(HealthDay News) — (Tasrir) — Nationwide, cancer care could generate 33% less greenhouse gas emissions if it shifted to telemedicine from the traditional model of in-patient care, researchers reported June 3 in the journal JAMA Oncology. The findings were simultaneously presented at the American Society for Clinical Oncology (ASCO) annual meeting in Boston.
“While health care in the United States provides health benefits to many people, it generates substantial amounts of greenhouse gas emissions that drive climate change and inadvertently harm health,” said co-lead researcher Dr. Andrew Hantel. He’s a faculty member of leukemia and population sciences at Dana-Farber Cancer Institute in Boston.
For the study, researchers calculated the amount of carbon dioxide emitted each day at Dana-Farber during two time periods — between March and December 2020, when the pandemic prompted a shift to telemedicine, and from March 2015 to February 2020, when most visits occurred in person.
Emission sources were as varied as driving to the hospital, taking an elevator, using the bathroom, rubbing with hand sanitizer and using the computers and lights and equipment in the clinic, researchers said.
Emissions of carbon dioxide were 81% lower during the telemedicine period than the in-person period, they found.
Extrapolating that across the entire United States, researchers estimated that carbon dioxide emissions for cancer care could have been reduced by 33% during the pre-pandemic period.
The more modest decline nationwide is based on the fact that people elsewhere in the United States have to travel further to receive cancer care, particularly if they have rare cancers, Hantel said.
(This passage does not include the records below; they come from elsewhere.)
==> config.mk <==
export PLATFORM = sky130hd
export DESIGN_NAME = fsp_div
export DESIGN_NICKNAME = d
export VERILOG_FILES = /design/src/rtl/fsp_pkg.sv /design/src/rtl/fsp_div.sv
export SDC_FILE = /design/constraint.sdc
export NUM_CORES = 1
export LEC_CHECK = 0
export ABC_AREA = 1
export BUFFER_PORTS_ARGS = -buffer_cell sky130_fd_sc_hd__buf_2
export CAP_MARGIN = 25
export CORE_MARGIN = 2
export CORE_UTILIZATION = 40
export CTS_BUF_LIST = sky130_fd_sc_hd__clkbuf_4 sky130_fd_sc_hd__clkbuf_8 sky130_fd_sc_hd__clkbuf_16
export DETAILED_ROUTE_END_ITERATION = 16
export PLACE_DENSITY = 0.66
export SKIP_LAST_GASP = 1
export SLEW_MARGIN = 20
export SYNTH_ARGS = -nofsm -noshare
export SYNTH_HDL_FRONTEND = slang
export SYNTH_SLANG_ARGS = --single-unit
==> constraint.sdc <==
create_clock -name clk -period 2.2 [get_ports clk]
set_input_delay 0.11 -clock clk [delete_from_list [all_inputs] [get_ports clk]]
set_output_delay 0.11 -clock clk [all_outputs]
set_load 0.01 [all_outputs]
--- src/hw/rtl/rhc_pkg.sv ---
// ----------------------------------------------------------------------------
// rhc_pkg
// shared types and constants of the rgb / hsv / hsl color converter
// ----------------------------------------------------------------------------
package rhc_pkg;

   localparam int CH_W        = 8;      // one color channel
   localparam int NUM_W       = 24;     // widest numerator, 255^3 fits
   localparam int DEN_W       = 16;     // widest denominator, 255^2 fits
   localparam int CHANNELS    = 3;
   localparam int QUEUE_DEPTH = 4;

   localparam logic [DEN_W-1:0] DEN_SQ = 16'd65025;  // 255 * 255

   typedef enum logic [1:0] {
      MODE_RGB_HSL = 2'd0,
      MODE_HSL_RGB = 2'd1,
      MODE_RGB_HSV = 2'd2,
      MODE_HSV_RGB = 2'd3
   } mode_type;

   typedef logic [CH_W-1:0]  chan_type;
   typedef logic [NUM_W-1:0] num_type;
   typedef logic [DEN_W-1:0] den_type;

   // one pixel worth of division jobs, index 0 is channel a
   typedef struct packed {
      num_type [CHANNELS-1:0] num;
      den_type [CHANNELS-1:0] den;
   } job_type;

endpackage
--- config.mk ---
export PLATFORM = sky130hd
export DESIGN_NAME = rhc_queue
export DESIGN_NICKNAME = d
export VERILOG_FILES = /design/src/hw/rtl/rhc_pkg.sv /design/src/hw/rtl/rhc_queue.sv
export SDC_FILE = /design/constraint.sdc
export NUM_CORES = 1
export LEC_CHECK = 0
export BUFFER_PORTS_ARGS = -buffer_cell sky130_fd_sc_hd__buf_2
export CAP_MARGIN = 30
export CORE_ASPECT_RATIO = 2
export CORE_MARGIN = 2
export CORE_UTILIZATION = 40
export DETAILED_ROUTE_END_ITERATION = 12
export PLACE_DENSITY = 0.57
export REMOVE_ABC_BUFFERS = 1
export SYNTH_ARGS = -nofsm -noshare
export SYNTH_HDL_FRONTEND = slang
export SYNTH_SLANG_ARGS = --single-unit
export TNS_END_PERCENT = 50
--- constraint.sdc ---
create_clock -name clock -period 4.8 [get_ports clock]
set_clock_uncertainty 0.05 [all_clocks]
set_input_delay 0.48 -clock clock [delete_from_list [all_inputs] [get_ports clock]]
set_output_delay 0.48 -clock clock [all_outputs]
set_load 0.005 [all_outputs]
--- src/hw/rtl/rhc_pkg.sv ---
// ----------------------------------------------------------------------------
// rhc_pkg
// shared types and constants of the rgb / hsv / hsl color converter
// ----------------------------------------------------------------------------
package rhc_pkg;

   localparam int CH_W        = 8;      // one color channel
   localparam int NUM_W       = 24;     // widest numerator, 255^3 fits
   localparam int DEN_W       = 16;     // widest denominator, 255^2 fits
   localparam int CHANNELS    = 3;
   localparam int QUEUE_DEPTH = 4;

   localparam logic [DEN_W-1:0] DEN_SQ = 16'd65025;  // 255 * 255

   typedef enum logic [1:0] {
      MODE_RGB_HSL = 2'd0,
      MODE_HSL_RGB = 2'd1,
      MODE_RGB_HSV = 2'd2,
      MODE_HSV_RGB = 2'd3
   } mode_type;

   typedef logic [CH_W-1:0]  chan_type;
   typedef logic [NUM_W-1:0] num_type;
   typedef logic [DEN_W-1:0] den_type;

   // one pixel worth of division jobs, index 0 is channel a
   typedef struct packed {
      num_type [CHANNELS-1:0] num;
      den_type [CHANNELS-1:0] den;
   } job_type;

endpackage

--- src/hw/rtl/rhc_queue.sv ---
// ----------------------------------------------------------------------------
// rhc_queue
// short fifo of division jobs between front end and divider
// ----------------------------------------------------------------------------
module rhc_queue (
   input  logic             clock,
   input  logic             reset,
   input  logic             push_valid,
   output logic             push_ready,
   input  rhc_pkg::job_type push_job,
   output logic             pop_valid,
   input  logic             pop_ready,
   output rhc_pkg::job_type pop_job
);
   import rhc_pkg::*;

   localparam int PW = $clog2(QUEUE_DEPTH);

   job_type          mem_ff [QUEUE_DEPTH];
   logic [PW-1:0]    wr_ff, wr_in, rd_ff, rd_in;
   logic [PW:0]      cnt_ff, cnt_in;
   logic             push, pop;

   assign push_ready = (cnt_ff != (PW+1)'(QUEUE_DEPTH));
   assign pop_valid  = (cnt_ff != '0);
   assign pop_job    = mem_ff[rd_ff];
   assign push       = push_valid && push_ready;
   assign pop        = pop_valid && pop_ready;
   assign wr_in      = push ? wr_ff + 1'b1 : wr_ff;
   assign rd_in      = pop ? rd_ff + 1'b1 : rd_ff;
   assign cnt_in     = cnt_ff + (PW+1)'(push) - (PW+1)'(pop);

   always_ff @(posedge clock) begin
      if (reset) begin
         wr_ff  <= '0;
         rd_ff  <= '0;
         cnt_ff <= '0;
      end else begin
         wr_ff  <= wr_in;
         rd_ff  <= rd_in;
         cnt_ff <= cnt_in;
      end
   end

   always_ff @(posedge clock) begin
      if (push) mem_ff[wr_ff] <= push_job;
   end

   a_cnt_bound: assert property (@(posedge clock) disable iff (reset)
      cnt_ff <= (PW+1)'(QUEUE_DEPTH)) else $error("queue overfilled");
   a_ptr_gap: assert property (@(posedge clock) disable iff (reset)
      PW'(wr_ff - rd_ff) == cnt_ff[PW-1:0]) else $error("queue pointers disagree with count");

endmodule
### src/hw/rtl/rhc_pkg.sv
// ----------------------------------------------------------------------------
// rhc_pkg
// shared types and constants of the rgb / hsv / hsl color converter
// ----------------------------------------------------------------------------
package rhc_pkg;

   localparam int CH_W        = 8;      // one color channel
   localparam int NUM_W       = 24;     // widest numerator, 255^3 fits
   localparam int DEN_W       = 16;     // widest denominator, 255^2 fits
   localparam int CHANNELS    = 3;
   localparam int QUEUE_DEPTH = 4;

   localparam logic [DEN_W-1:0] DEN_SQ = 16'd65025;  // 255 * 255

   typedef enum logic [1:0] {
      MODE_RGB_HSL = 2'd0,
      MODE_HSL_RGB = 2'd1,
      MODE_RGB_HSV = 2'd2,
      MODE_HSV_RGB = 2'd3
   } mode_type;

   typedef logic [CH_W-1:0]  chan_type;
   typedef logic [NUM_W-1:0] num_type;
   typedef logic [DEN_W-1:0] den_type;

   // one pixel worth of division jobs, index 0 is channel a
   typedef struct packed {
      num_type [CHANNELS-1:0] num;
      den_type [CHANNELS-1:0] den;
   } job_type;

endpackage
File: src/hw/rtl/spq_dp.sv
// Datapath: sorted entry cells with per-cell compare and shift, result register
module spq_dp import spq_pkg::*; #(
	parameter int CAPACITY = CAPACITY_DEF
) (
	input  logic              clk,
	input  logic              arst_n,
	input  cmd_t              cmd,
	input  logic [CODE_W-1:0] in_code,
	input  logic [PRIO_W-1:0] in_prio,
	output dp_stat_t          dp_stat,
	output logic [CODE_W-1:0] res_code,
	output logic [PRIO_W-1:0] res_prio,
	output status_t           res_status,
	output logic [OCC_W-1:0]  res_occ
);

	localparam int CNT_W = $clog2(CAPACITY + 1);

	logic [CODE_W-1:0] code_q [CAPACITY];
	logic [PRIO_W-1:0] prio_q [CAPACITY];
	logic [CNT_W-1:0]  count_q;
	logic [CNT_W-1:0]  count_d;
	logic [CAPACITY-1:0] le;

	genvar gi;
	generate
		for (gi = 0; gi < CAPACITY; gi++) begin : g_cell
			logic [CODE_W-1:0] ins_code;
			logic [PRIO_W-1:0] ins_prio;
			logic [CODE_W-1:0] rm_code;
			logic [PRIO_W-1:0] rm_prio;

			// valid entry that the new one goes behind
			assign le[gi] = (CNT_W'(gi) < count_q) && (prio_q[gi] <= in_prio);

			if (gi == 0) begin : g_first
				assign ins_code = in_code;
				assign ins_prio = in_prio;
			end else begin : g_rest
				assign ins_code = le[gi-1] ? in_code : code_q[gi-1];
				assign ins_prio = le[gi-1] ? in_prio : prio_q[gi-1];
			end

			if (gi == CAPACITY - 1) begin : g_last
				assign rm_code = code_q[gi];
				assign rm_prio = prio_q[gi];
			end else begin : g_inner
				assign rm_code = code_q[gi+1];
				assign rm_prio = prio_q[gi+1];
			end

			always_ff @(posedge clk) begin
				case (cmd.op)
					OP_INSERT: begin
						if (!le[gi]) begin
							code_q[gi] <= ins_code;
							prio_q[gi] <= ins_prio;
						end
					end
					OP_REMOVE: begin
						code_q[gi] <= rm_code;
						prio_q[gi] <= rm_prio;
					end
					default: begin
					end
				endcase
			end
		end
	endgenerate

	always_comb begin
		case (cmd.op)
			OP_INSERT: count_d = count_q + CNT_W'(1);
			OP_REMOVE: count_d = count_q - CNT_W'(1);
			default:   count_d = count_q;
		endcase
	end

	always_ff @(posedge clk or negedge arst_n) begin
		if (!arst_n) begin
			count_q <= '0;
		end else begin
			count_q <= count_d;
		end
	end

	assign dp_stat.empty = (count_q == '0);
	assign dp_stat.full  = (count_q == CNT_W'(CAPACITY));

	always_ff @(posedge clk) begin
		if (cmd.load) begin
			res_status <= cmd.status;
			res_occ    <= OCC_W'(count_d);
			if (cmd.op == OP_REMOVE) begin
				res_code <= code_q[0];
				res_prio <= prio_q[0];
			end else begin
				res_code <= '0;
				res_prio <= '0;
			end
		end
	end

endmodule

File: src/hw/rtl/sorted_priority_queue.sv
// Top level: sorted priority queue with insert and remove-min
//
// Channel   Dir  Contents
// s_*       in   tdata: code[15:0], priority_req[23:16]; tuser: action
// m_*       out  tdata: out_code[15:0], out_priority[23:16], occupancy[28:24]; tuser: status
//
// One transaction per cycle while the output is not stalled: every cell compares
// its priority with the request and shifts or loads in the same cycle.
// A new transaction is taken while the previous result is being taken.
// Reset empties the queue; entry contents are not cleared.
// A stalled output holds its result and blocks further input.
`include "assert_macros.svh"

module sorted_priority_queue import spq_pkg::*; #(
	parameter int CAPACITY = CAPACITY_DEF
) (
	input  logic        clk,
	input  logic        arst_n,
	input  logic        s_tvalid,
	output logic        s_tready,
	input  logic [23:0] s_tdata,  // code[15:0], priority_req[23:16]
	input  logic        s_tuser,  // action[0]
	output logic        m_tvalid,
	input  logic        m_tready,
	output logic [31:0] m_tdata,  // out_code[15:0], out_priority[23:16], occupancy[28:24]
	output logic [1:0]  m_tuser   // status[1:0]
);

	cmd_t              cmd;
	dp_stat_t          dp_stat;
	logic [CODE_W-1:0] res_code;
	logic [PRIO_W-1:0] res_prio;
	status_t           res_status;
	logic [OCC_W-1:0]  res_occ;

	spq_ctrl u_ctrl (
		.clk      (clk),
		.arst_n   (arst_n),
		.s_tvalid (s_tvalid),
		.s_tready (s_tready),
		.action   (s_tuser),
		.m_tvalid (m_tvalid),
		.m_tready (m_tready),
		.dp_stat  (dp_stat),
		.cmd      (cmd)
	);

	spq_dp #(
		.CAPACITY (CAPACITY)
	) u_dp (
		.clk        (clk),
		.arst_n     (arst_n),
		.cmd        (cmd),
		.in_code    (s_tdata[15:0]),
		.in_prio    (s_tdata[23:16]),
		.dp_stat    (dp_stat),
		.res_code   (res_code),
		.res_prio   (res_prio),
		.res_status (res_status),
		.res_occ    (res_occ)
	);

	assign m_tdata = {3'b000, res_occ, res_prio, res_code};
	assign m_tuser = res_status;

	`ASSERT_NEVER(a_full_and_empty, dp_stat.full && dp_stat.empty, "queue both full and empty")
	`ASSERT_CLK(a_no_insert_full, cmd.op == OP_INSERT |-> !dp_stat.full, "insert into full queue")
	`ASSERT_CLK(a_no_remove_empty, cmd.op == OP_REMOVE |-> !dp_stat.empty, "remove from empty queue")
	`ASSERT_CLK(a_result_follows, s_tvalid && s_tready |=> m_tvalid, "accepted transaction gave no result")

endmodule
Extending telemedicine for cancer care will involve a delicate balancing act, Hantel said.
“On the plus side, they can increase the reach of expert care while reducing travel, time and cost for patients,” Hantel said in a Dana-Farber news release. “But they also have the potential to add rather than replace visits, which may be difficult for older adults and those without good internet connections, and in some cases may reduce clinicians’ ability to appropriately diagnose and treat.”
“Our findings add another layer to this conversation, showing that emissions reduction is an additional benefit of this approach to care,” Hantel added.